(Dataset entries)
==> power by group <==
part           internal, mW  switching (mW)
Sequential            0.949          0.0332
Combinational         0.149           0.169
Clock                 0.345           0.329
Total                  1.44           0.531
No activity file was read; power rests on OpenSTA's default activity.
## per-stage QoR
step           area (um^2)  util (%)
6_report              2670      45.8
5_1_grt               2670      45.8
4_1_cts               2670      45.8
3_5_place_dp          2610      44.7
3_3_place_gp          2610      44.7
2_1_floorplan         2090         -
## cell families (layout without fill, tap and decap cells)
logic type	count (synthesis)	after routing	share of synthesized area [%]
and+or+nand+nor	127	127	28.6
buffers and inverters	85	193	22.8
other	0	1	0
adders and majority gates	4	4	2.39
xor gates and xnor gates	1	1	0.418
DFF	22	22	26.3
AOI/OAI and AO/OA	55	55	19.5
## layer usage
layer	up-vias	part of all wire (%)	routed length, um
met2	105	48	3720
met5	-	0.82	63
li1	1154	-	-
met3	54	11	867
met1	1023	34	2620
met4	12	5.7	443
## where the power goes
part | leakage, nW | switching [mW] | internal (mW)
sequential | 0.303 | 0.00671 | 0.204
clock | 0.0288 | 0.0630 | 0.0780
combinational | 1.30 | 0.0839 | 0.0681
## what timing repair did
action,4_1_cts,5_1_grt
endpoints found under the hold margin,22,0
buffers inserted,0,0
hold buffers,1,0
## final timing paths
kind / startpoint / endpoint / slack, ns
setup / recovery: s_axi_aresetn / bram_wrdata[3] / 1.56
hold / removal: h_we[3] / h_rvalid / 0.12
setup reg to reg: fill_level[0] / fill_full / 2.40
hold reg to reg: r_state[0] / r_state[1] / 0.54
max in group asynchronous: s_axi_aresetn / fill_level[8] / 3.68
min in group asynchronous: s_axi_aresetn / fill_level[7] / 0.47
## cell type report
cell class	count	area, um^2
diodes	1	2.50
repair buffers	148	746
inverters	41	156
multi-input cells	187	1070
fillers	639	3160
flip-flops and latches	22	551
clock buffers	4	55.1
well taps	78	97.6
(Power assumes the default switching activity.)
--- src/rtl/data_bus_arbiter_if.sv ---
// ---------------------------------------------------------------------------
// data_bus_arbiter_if
//   Bundles the two requesting masters, the shared slave port and the lock
//   timeout flag of the data-side bus arbiter.
//
//   Master 0 / master 1 request side:
//     mX_req_i, mX_addr_i[31:0], mX_wdata_i[31:0], mX_wmask_i[3:0],
//     mX_wen_i (active-low), m1_lock_i
//   Master 0 / master 1 response side:
//     mX_gnt_o, mX_rvalid_o, mX_rdata_o[31:0], mX_err_o
//   Slave side:
//     s_csb_o, s_wen_o, s_addr_o[31:0], s_wdata_o[31:0], s_wmask_o[3:0],
//     s_rdata_i[31:0], s_err_i
//   Status:
//     lock_timeout_o
//
//   Modport "slave" is the arbiter's view: it serves the masters' requests
//   and drives the shared memory port. Modport "master" is the view of
//   everything around the arbiter (requesters plus the memory behind it).
// ---------------------------------------------------------------------------
interface data_bus_arbiter_if;
  logic        m0_req_i;
  logic [31:0] m0_addr_i;
  logic [31:0] m0_wdata_i;
  logic [3:0]  m0_wmask_i;
  logic        m0_wen_i;
  logic        m0_gnt_o;
  logic        m0_rvalid_o;
  logic [31:0] m0_rdata_o;
  logic        m0_err_o;

  logic        m1_req_i;
  logic [31:0] m1_addr_i;
  logic [31:0] m1_wdata_i;
  logic [3:0]  m1_wmask_i;
  logic        m1_wen_i;
  logic        m1_lock_i;
  logic        m1_gnt_o;
  logic        m1_rvalid_o;
  logic [31:0] m1_rdata_o;
  logic        m1_err_o;

  logic        s_csb_o;
  logic        s_wen_o;
  logic [31:0] s_addr_o;
  logic [31:0] s_wdata_o;
  logic [3:0]  s_wmask_o;
  logic [31:0] s_rdata_i;
  logic        s_err_i;

  logic        lock_timeout_o;

  modport slave (
    input  m0_req_i, m0_addr_i, m0_wdata_i, m0_wmask_i, m0_wen_i,
    input  m1_req_i, m1_addr_i, m1_wdata_i, m1_wmask_i, m1_wen_i, m1_lock_i,
    input  s_rdata_i, s_err_i,
    output m0_gnt_o, m0_rvalid_o, m0_rdata_o, m0_err_o,
    output m1_gnt_o, m1_rvalid_o, m1_rdata_o, m1_err_o,
    output s_csb_o, s_wen_o, s_addr_o, s_wdata_o, s_wmask_o,
    output lock_timeout_o
  );

  modport master (
    output m0_req_i, m0_addr_i, m0_wdata_i, m0_wmask_i, m0_wen_i,
    output m1_req_i, m1_addr_i, m1_wdata_i, m1_wmask_i, m1_wen_i, m1_lock_i,
    output s_rdata_i, s_err_i,
    input  m0_gnt_o, m0_rvalid_o, m0_rdata_o, m0_err_o,
    input  m1_gnt_o, m1_rvalid_o, m1_rdata_o, m1_err_o,
    input  s_csb_o, s_wen_o, s_addr_o, s_wdata_o, s_wmask_o,
    input  lock_timeout_o
  );
endinterface

--- src/rtl/data_bus_arbiter.sv ---
// ---------------------------------------------------------------------------
// data_bus_arbiter
//   Two-master, one-slave round-robin arbiter for the data-side memory port.
//   Grants are combinational, the response is routed back one cycle after
//   the grant. Master 1 may lock the bus for atomic sequences; the lock is
//   forcibly broken after LOCK_MAX consecutive locked grants so master 0
//   cannot be starved indefinitely.
//
//   Parameters:
//     LOCK_MAX  maximum consecutive locked grant cycles for master 1
//   Ports:
//     clk_i     clock, rising edge
//     reset_i   asynchronous active-low reset
//     bus       data_bus_arbiter_if.slave (masters, slave port, timeout flag)
// ---------------------------------------------------------------------------
module data_bus_arbiter #(
  parameter int unsigned LOCK_MAX = 16
) (
  input  logic                  clk_i,
  input  logic                  reset_i,
  data_bus_arbiter_if.slave     bus
);

  localparam int unsigned CNT_W = $clog2(LOCK_MAX + 1);
  localparam logic [CNT_W-1:0] CNT_MAX = CNT_W'(LOCK_MAX);
  localparam logic [CNT_W-1:0] CNT_ONE = CNT_W'(1);

  typedef enum logic {IDLE, LOCKED} state_t;

  state_t           state_reg, state_next;
  logic             last_gnt_reg, last_gnt_next;
  logic [CNT_W-1:0] lock_cnt_reg, lock_cnt_next;
  logic             rsp_valid_reg;
  logic             rsp_id_reg;

  logic             gnt0, gnt1;
  logic             timeout;
  logic             eff_last;
  logic             arb_idle;

  // -------------------------------------------------------------------------
  // Arbitration and lock FSM (next state plus grant outputs)
  // -------------------------------------------------------------------------
  always_comb begin
    state_next    = state_reg;
    last_gnt_next = last_gnt_reg;
    lock_cnt_next = lock_cnt_reg;
    gnt0          = 1'b0;
    gnt1          = 1'b0;
    timeout       = 1'b0;
    eff_last      = last_gnt_reg;
    arb_idle      = 1'b1;

    if (state_reg == LOCKED && bus.m1_req_i && bus.m1_lock_i) begin
      if (lock_cnt_reg == CNT_MAX) begin
        // Lock held too long: arbitrate this cycle as if master 1 had the
        // last grant, so a waiting master 0 wins.
        timeout  = 1'b1;
        eff_last = 1'b1;
      end else begin
        // Still inside the lock budget; the counter only advances below
        // CNT_MAX, so it saturates there and never wraps.
        arb_idle      = 1'b0;
        gnt1          = 1'b1;
        lock_cnt_next = lock_cnt_reg + CNT_ONE;
      end
    end

    // Round-robin arbitration; also covers the cycle in which a lock is
    // released (normally or by timeout).
    if (arb_idle) begin
      state_next    = IDLE;
      lock_cnt_next = '0;
      if (bus.m0_req_i && bus.m1_req_i) begin
        gnt0 = eff_last;
        gnt1 = ~eff_last;
      end else begin
        gnt0 = bus.m0_req_i;
        gnt1 = bus.m1_req_i;
      end
      // A timeout cycle never re-locks; the following IDLE cycle may.
      if (gnt1 && bus.m1_lock_i && !timeout) begin
        state_next    = LOCKED;
        lock_cnt_next = CNT_ONE;
      end
    end

    // No access may be accepted while reset is held.
    if (!reset_i) begin
      gnt0    = 1'b0;
      gnt1    = 1'b0;
      timeout = 1'b0;
    end

    if (gnt0 || gnt1) begin
      last_gnt_next = gnt1;
    end
  end

  always_ff @(posedge clk_i or negedge reset_i) begin
    if (!reset_i) begin
      state_reg     <= IDLE;
      last_gnt_reg  <= 1'b1;
      lock_cnt_reg  <= '0;
      rsp_valid_reg <= 1'b0;
      rsp_id_reg    <= 1'b0;
    end else begin
      state_reg     <= state_next;
      last_gnt_reg  <= last_gnt_next;
      lock_cnt_reg  <= lock_cnt_next;
      rsp_valid_reg <= gnt0 | gnt1;
      rsp_id_reg    <= gnt1;
    end
  end

  assign bus.m0_gnt_o       = gnt0;
  assign bus.m1_gnt_o       = gnt1;
  assign bus.lock_timeout_o = timeout;

  // -------------------------------------------------------------------------
  // Slave request mux
  // -------------------------------------------------------------------------
  always_comb begin
    bus.s_wen_o   = 1'b1;
    bus.s_addr_o  = '0;
    bus.s_wdata_o = '0;
    bus.s_wmask_o = '0;
    if (gnt1) begin
      bus.s_wen_o   = bus.m1_wen_i;
      bus.s_addr_o  = bus.m1_addr_i;
      bus.s_wdata_o = bus.m1_wdata_i;
      bus.s_wmask_o = bus.m1_wmask_i;
    end else if (gnt0) begin
      bus.s_wen_o   = bus.m0_wen_i;
      bus.s_addr_o  = bus.m0_addr_i;
      bus.s_wdata_o = bus.m0_wdata_i;
      bus.s_wmask_o = bus.m0_wmask_i;
    end
  end

  assign bus.s_csb_o = ~(gnt0 | gnt1);

  // -------------------------------------------------------------------------
  // Response routing: the owed response goes to the master recorded at grant
  // time; the other master sees zeros.
  // -------------------------------------------------------------------------
  logic [1:0]  rvalid_vec;
  logic [1:0]  err_vec;
  logic [31:0] rdata_vec [2];

  for (genvar gi = 0; gi < 2; gi++) begin : g_rsp
    assign rvalid_vec[gi] = rsp_valid_reg && (rsp_id_reg == 1'(gi));
    assign err_vec[gi]    = rvalid_vec[gi] & bus.s_err_i;
    assign rdata_vec[gi]  = rvalid_vec[gi] ? bus.s_rdata_i : 32'h0;
  end

  assign bus.m0_rvalid_o = rvalid_vec[0];
  assign bus.m1_rvalid_o = rvalid_vec[1];
  assign bus.m0_err_o    = err_vec[0];
  assign bus.m1_err_o    = err_vec[1];
  assign bus.m0_rdata_o  = rdata_vec[0];
  assign bus.m1_rdata_o  = rdata_vec[1];

endmodule

--- src/flat_wrapper.sv ---
// flat-port wrapper written by rule: the top's interface ports become plain ports
module data_bus_arbiter_flat 
#(
  parameter int unsigned LOCK_MAX = 16
)
  (clk_i, reset_i, bus_m0_req_i, bus_m0_addr_i, bus_m0_wdata_i, bus_m0_wmask_i, bus_m0_wen_i, bus_m1_req_i, bus_m1_addr_i, bus_m1_wdata_i, bus_m1_wmask_i, bus_m1_wen_i, bus_m1_lock_i, bus_s_rdata_i, bus_s_err_i, bus_m0_gnt_o, bus_m0_rvalid_o, bus_m0_rdata_o, bus_m0_err_o, bus_m1_gnt_o, bus_m1_rvalid_o, bus_m1_rdata_o, bus_m1_err_o, bus_s_csb_o, bus_s_wen_o, bus_s_addr_o, bus_s_wdata_o, bus_s_wmask_o, bus_lock_timeout_o);
  data_bus_arbiter_if bus_i ();
  input  logic clk_i;
  input  logic reset_i;
  input wire logic [$bits(bus_i.m0_req_i)-1:0] bus_m0_req_i;
  input wire logic [$bits(bus_i.m0_addr_i)-1:0] bus_m0_addr_i;
  input wire logic [$bits(bus_i.m0_wdata_i)-1:0] bus_m0_wdata_i;
  input wire logic [$bits(bus_i.m0_wmask_i)-1:0] bus_m0_wmask_i;
  input wire logic [$bits(bus_i.m0_wen_i)-1:0] bus_m0_wen_i;
  input wire logic [$bits(bus_i.m1_req_i)-1:0] bus_m1_req_i;
  input wire logic [$bits(bus_i.m1_addr_i)-1:0] bus_m1_addr_i;
  input wire logic [$bits(bus_i.m1_wdata_i)-1:0] bus_m1_wdata_i;
  input wire logic [$bits(bus_i.m1_wmask_i)-1:0] bus_m1_wmask_i;
  input wire logic [$bits(bus_i.m1_wen_i)-1:0] bus_m1_wen_i;
  input wire logic [$bits(bus_i.m1_lock_i)-1:0] bus_m1_lock_i;
  input wire logic [$bits(bus_i.s_rdata_i)-1:0] bus_s_rdata_i;
  input wire logic [$bits(bus_i.s_err_i)-1:0] bus_s_err_i;
  output wire logic [$bits(bus_i.m0_gnt_o)-1:0] bus_m0_gnt_o;
  output wire logic [$bits(bus_i.m0_rvalid_o)-1:0] bus_m0_rvalid_o;
  output wire logic [$bits(bus_i.m0_rdata_o)-1:0] bus_m0_rdata_o;
  output wire logic [$bits(bus_i.m0_err_o)-1:0] bus_m0_err_o;
  output wire logic [$bits(bus_i.m1_gnt_o)-1:0] bus_m1_gnt_o;
  output wire logic [$bits(bus_i.m1_rvalid_o)-1:0] bus_m1_rvalid_o;
  output wire logic [$bits(bus_i.m1_rdata_o)-1:0] bus_m1_rdata_o;
  output wire logic [$bits(bus_i.m1_err_o)-1:0] bus_m1_err_o;
  output wire logic [$bits(bus_i.s_csb_o)-1:0] bus_s_csb_o;
  output wire logic [$bits(bus_i.s_wen_o)-1:0] bus_s_wen_o;
  output wire logic [$bits(bus_i.s_addr_o)-1:0] bus_s_addr_o;
  output wire logic [$bits(bus_i.s_wdata_o)-1:0] bus_s_wdata_o;
  output wire logic [$bits(bus_i.s_wmask_o)-1:0] bus_s_wmask_o;
  output wire logic [$bits(bus_i.lock_timeout_o)-1:0] bus_lock_timeout_o;
  assign bus_i.m0_req_i = bus_m0_req_i;
  assign bus_i.m0_addr_i = bus_m0_addr_i;
  assign bus_i.m0_wdata_i = bus_m0_wdata_i;
  assign bus_i.m0_wmask_i = bus_m0_wmask_i;
  assign bus_i.m0_wen_i = bus_m0_wen_i;
  assign bus_i.m1_req_i = bus_m1_req_i;
  assign bus_i.m1_addr_i = bus_m1_addr_i;
  assign bus_i.m1_wdata_i = bus_m1_wdata_i;
  assign bus_i.m1_wmask_i = bus_m1_wmask_i;
  assign bus_i.m1_wen_i = bus_m1_wen_i;
  assign bus_i.m1_lock_i = bus_m1_lock_i;
  assign bus_i.s_rdata_i = bus_s_rdata_i;
  assign bus_i.s_err_i = bus_s_err_i;
  assign bus_m0_gnt_o = bus_i.m0_gnt_o;
  assign bus_m0_rvalid_o = bus_i.m0_rvalid_o;
  assign bus_m0_rdata_o = bus_i.m0_rdata_o;
  assign bus_m0_err_o = bus_i.m0_err_o;
  assign bus_m1_gnt_o = bus_i.m1_gnt_o;
  assign bus_m1_rvalid_o = bus_i.m1_rvalid_o;
  assign bus_m1_rdata_o = bus_i.m1_rdata_o;
  assign bus_m1_err_o = bus_i.m1_err_o;
  assign bus_s_csb_o = bus_i.s_csb_o;
  assign bus_s_wen_o = bus_i.s_wen_o;
  assign bus_s_addr_o = bus_i.s_addr_o;
  assign bus_s_wdata_o = bus_i.s_wdata_o;
  assign bus_s_wmask_o = bus_i.s_wmask_o;
  assign bus_lock_timeout_o = bus_i.lock_timeout_o;
  data_bus_arbiter #(.LOCK_MAX(LOCK_MAX)) u_core (.clk_i(clk_i), .reset_i(reset_i), .bus(bus_i));
endmodule
--- config.mk ---
export PLATFORM = sky130hd
export DESIGN_NAME = data_bus_arbiter_flat
export DESIGN_NICKNAME = d
export VERILOG_FILES = /design/src/rtl/data_bus_arbiter_if.sv /design/src/rtl/data_bus_arbiter.sv /design/src/flat_wrapper.sv
export SDC_FILE = /design/constraint.sdc
export NUM_CORES = 1
export LEC_CHECK = 0
export CORE_AREA = 2 2 122 124
export DETAILED_ROUTE_END_ITERATION = 7
export DIE_AREA = 0 0 124 126
export PLACE_DENSITY = 0.68
export SLEW_MARGIN = 20
export SYNTH_ARGS = -nofsm -noshare
export SYNTH_HDL_FRONTEND = slang
export SYNTH_SLANG_ARGS = --single-unit
--- constraint.sdc ---
create_clock -name clk_i -period 5.2 [get_ports clk_i]
set_input_delay 0.52 -clock clk_i [delete_from_list [all_inputs] [get_ports clk_i]]
set_output_delay 0.52 -clock clk_i [all_outputs]
set_load 0.005 [all_outputs]
[After elaboration in Yosys (flattened, before gate mapping)]
Index checks and enable logic that the tools add are counted.
W data, S select, Z words.
Storage, ports and cells
  logic and storage cells: 55
  input port bits: 176
  register bits after elaboration: 9
  output and inout bits: 141
Operators by class
  mux-type cells: 30
  add/subtract/negate cells: 1
  reductions and logical operators: 11
  bitwise gates (word level): 6
  equal/unequal tests: 2
Operators by type and width (number)
  $mux W32: 6
  $mux W1: 19
  $mux W5: 3
  $mux W4: 2
  $logic_and A1 B1 Y1: 7
  $add A5 B1 Y5 const B: 1
  $eq A5 B5 Y1 const B: 1
  $not A1 Y1: 3
  $and A1 B1 Y1: 2
  $ne A2 B1 Y1 const B: 1
  $reduce_and A2 Y1: 1
  $reduce_bool A2 Y1: 1
  $logic_not A1 Y1: 1
  $logic_or A1 B1 Y1: 1
  $or A1 B1 Y1: 1

[Depth between registers and ports, before layout]
Gate-level depths: netlist (run 1).
  depth in word-level cells: 10
  depth in mapped cells: 7
  mapped depth without buffers: 5

[Least setup slack after synthesis (run 1)]
No wires, ideal clock.
  path type: register to output
  from: reg u_core.lock_cnt_reg[0]
  to: out bus_s_wen_o
  arrival time: 1.555 ns
  data required time: 4.680 ns
  slack: 3.125 ns
  path buffers: 2
  cell stages (with the launch flop): 8
  cell sequence: dfrtp_1 inv_1 ha_1 nand4bb_4 o211a_1 buf_6 buf_6 o32a_1
Between the ends
  longest elaborated chain between the ends: 9
  elaborated cells on any way between the ends: 17
  classes of those cells: 1 x eq/ne; 15 x mux; 1 x bitwise
Ends and longest elaborated chain
  start, declared: RTL line data_bus_arbiter.sv:32  | logic [CNT_W-1:0] lock_cnt_reg, lock_cnt_next;
  start signal, assigned: RTL line data_bus_arbiter.sv:110  | lock_cnt_reg <= lock_cnt_next;
  $eq A5 B5 Y1 *: RTL line data_bus_arbiter.sv:55  | if (lock_cnt_reg == CNT_MAX) begin
  $mux W1: RTL line data_bus_arbiter.sv:55
  $mux W1: RTL line data_bus_arbiter.sv:54  | if (state_reg == LOCKED && bus.m1_req_i && bus.m1_lock_i) begin
  $not A1 Y1: RTL line data_bus_arbiter.sv:76  | gnt1 = ~eff_last;
  $mux W1: RTL line data_bus_arbiter.sv:74  | if (bus.m0_req_i && bus.m1_req_i) begin
  $mux W1 (2 in series): RTL line data_bus_arbiter.sv:71  | if (arb_idle) begin
  $mux W1: RTL line data_bus_arbiter.sv:89  | if (!reset_i) begin
  $mux W1 *: RTL line data_bus_arbiter.sv:128  | if (gnt1) begin
  end, declared: RTL line flat_wrapper.sv:32  | output wire logic [$bits(bus_i.s_wen_o)-1:0] bus_s_wen_o;
Every way passes the cells marked *; elsewhere a longest branch is shown, timed or not. The select of a mux whose other input is x is not followed.

[Worst setup path after layout (run 1)]
  from: in bus_m0_req_i
  to: out bus_s_wen_o
Between the ends
  longest elaborated chain between the ends: 6
  elaborated cells on any way between the ends: 10
  classes of those cells: 9 x mux; 1 x reduce/logical
Ends and longest elaborated chain
  start, declared: RTL line flat_wrapper.sv:10  | input wire logic [$bits(bus_i.m0_req_i)-1:0] bus_m0_req_i;
  $logic_and A1 B1 Y1: RTL line data_bus_arbiter.sv:74
  $mux W1: RTL line data_bus_arbiter.sv:74
  $mux W1: RTL line data_bus_arbiter.sv:71
  $mux W1 (on tied branches): RTL line data_bus_arbiter.sv:89, data_bus_arbiter.sv:71
  $mux W1 (on tied branches): RTL line data_bus_arbiter.sv:133, data_bus_arbiter.sv:89
  $mux W1 *: RTL line data_bus_arbiter.sv:128
Marks and branches as above.

==> results of run 1 <==
[power groups by stage]
stage / Combinational [W] / Clock (W) / Sequential [W]
after floorplan: 0.000145 / 0 / 0.0000791
after global placement: 0.000416 / 0 / 0.0000863
after detailed placement: 0.000417 / 0 / 0.0000862
after CTS: 0.000419 / 0.000136 / 0.0000854
after global routing: 0.000451 / 0.000140 / 0.0000870
final: 0.000414 / 0.000133 / 0.0000853
[worst max-delay path, cell delays in order]
cell,delay [ns]
clkdlybuf4s50_1,0.52
nand2_1,0.13
o221ai_4,0.81
buf_4,0.51
o32a_1,0.22
clkdlybuf4s50_1,0.49
[logic make-up after synthesis]
logic type               Yosys count  synth area share
AO/OA/AOI/OAI                     76             0.316
XOR/XNOR                           3            0.0117
adder cells (fa/ha/maj)            2            0.0112
buffers and inverters            173             0.321
flip-flops                         9             0.101
AND/OR/NAND/NOR                   86             0.239
[through the flow]
| step | hold WS, ns | setup slack (ns) | cell area [um2] | instances | power (W) |
|---|---|---|---|---|---|
| 6_report | 0.518 | 1.45 | 5580 | 828 | 0.000632 |
| 5_1_grt | 0.551 | 1.20 | 5580 | 828 | 0.000679 |
| 4_1_cts | 0.518 | 1.41 | 5580 | 828 | 0.000640 |
| 3_5_place_dp | 0.502 | 1.42 | 5510 | 824 | 0.000503 |
| 3_3_place_gp | 0.485 | 1.41 | 5510 | 824 | 0.000502 |
| 2_1_floorplan | 0.224 | 3.13 | 2240 | 349 | 0.000224 |
[routing by layer]
layer  up-vias  track usage
met4         0       0.0238
met3         8       0.0199
li1       1734            -
met5         -            0
met1      1525        0.170
met2       197        0.276
[cell type report]
type	instances	area [um2]
Multi-Input combinational cell	167	1310
Sequential cell	9	226
Tap cell	184	230
Inverter	142	533
Timing Repair Buffer	322	3210
Fill cell	1500	8730
Clock buffer	4	78.8
[synth_stat cells]
| library cell | count |
|---|---|
| nor2b_1 | 1 |
| o21ai_0 | 3 |
| inv_1 | 142 |
| nor2_1 | 5 |
| o211a_1 | 1 |
| buf_6 | 8 |
| and3_1 | 33 |
| and2_1 | 36 |
| clkbuf_1 | 16 |
| a21bo_2 | 1 |
| ha_1 | 2 |
| xnor2_1 | 1 |
| dfstp_2 | 1 |
| o32a_1 | 1 |
| a31oi_1 | 1 |
| xor2_1 | 2 |
| o32ai_1 | 62 |
| nand2_1 | 4 |
| o221ai_2 | 1 |
| o32ai_2 | 6 |
| nand4b_1 | 1 |
| nor3b_1 | 1 |
| dfrtp_1 | 8 |
| buf_2 | 7 |
| nand4bb_4 | 1 |
| nand3_1 | 4 |
[path summary, 6_finish.rpt]
| check | cells after the start | slack [ns] | to |
|---|---|---|---|
| max in group asynchronous | 1 | 4.22 | u_core.last_gnt_reg |
| hold reg to reg | 2 | 0.52 | u_core.last_gnt_reg |
| min in group asynchronous | 1 | 0.63 | u_core.rsp_valid_reg |
| setup / recovery | 6 | 1.45 | bus_s_wen_o |
| setup reg to reg | 5 | 3.14 | u_core.last_gnt_reg |
| hold / removal | 2 | 0.52 | u_core.last_gnt_reg |
## config.mk

```make
export PLATFORM = sky130hd
export DESIGN_NAME = pipeline_ir_chain
export DESIGN_NICKNAME = d
export VERILOG_FILES = /design/src/rtl/pipeline_ir_chain.sv
export SDC_FILE = /design/constraint.sdc
export NUM_CORES = 1
export LEC_CHECK = 0
export ABC_AREA = 1
export CAP_MARGIN = 20
export CORE_MARGIN = 2
export CORE_UTILIZATION = 35
export CTS_BUF_LIST = sky130_fd_sc_hd__clkbuf_8
export CTS_CLUSTER_DIAMETER = 50
export CTS_CLUSTER_SIZE = 8
export DETAILED_ROUTE_END_ITERATION = 10
export GPL_TIMING_DRIVEN = 0
export PLACE_DENSITY = 0.6
export SLEW_MARGIN = 10
export SYNTH_ARGS = -nofsm -noshare
export SYNTH_HDL_FRONTEND = slang
export SYNTH_SLANG_ARGS = --single-unit
```

## constraint.sdc

```tcl
create_clock -name clk -period 1.91 [get_ports clk]
set_input_delay 0.191 -clock clk [delete_from_list [all_inputs] [get_ports clk]]
set_output_delay 0.191 -clock clk [all_outputs]
set_load 0.03 [all_outputs]
```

Task = Where a line of the records holds the word "goes", copy that line.

Solution to this problem =
## where the power goes
  // Response routing: the owed response goes to the master recorded at grant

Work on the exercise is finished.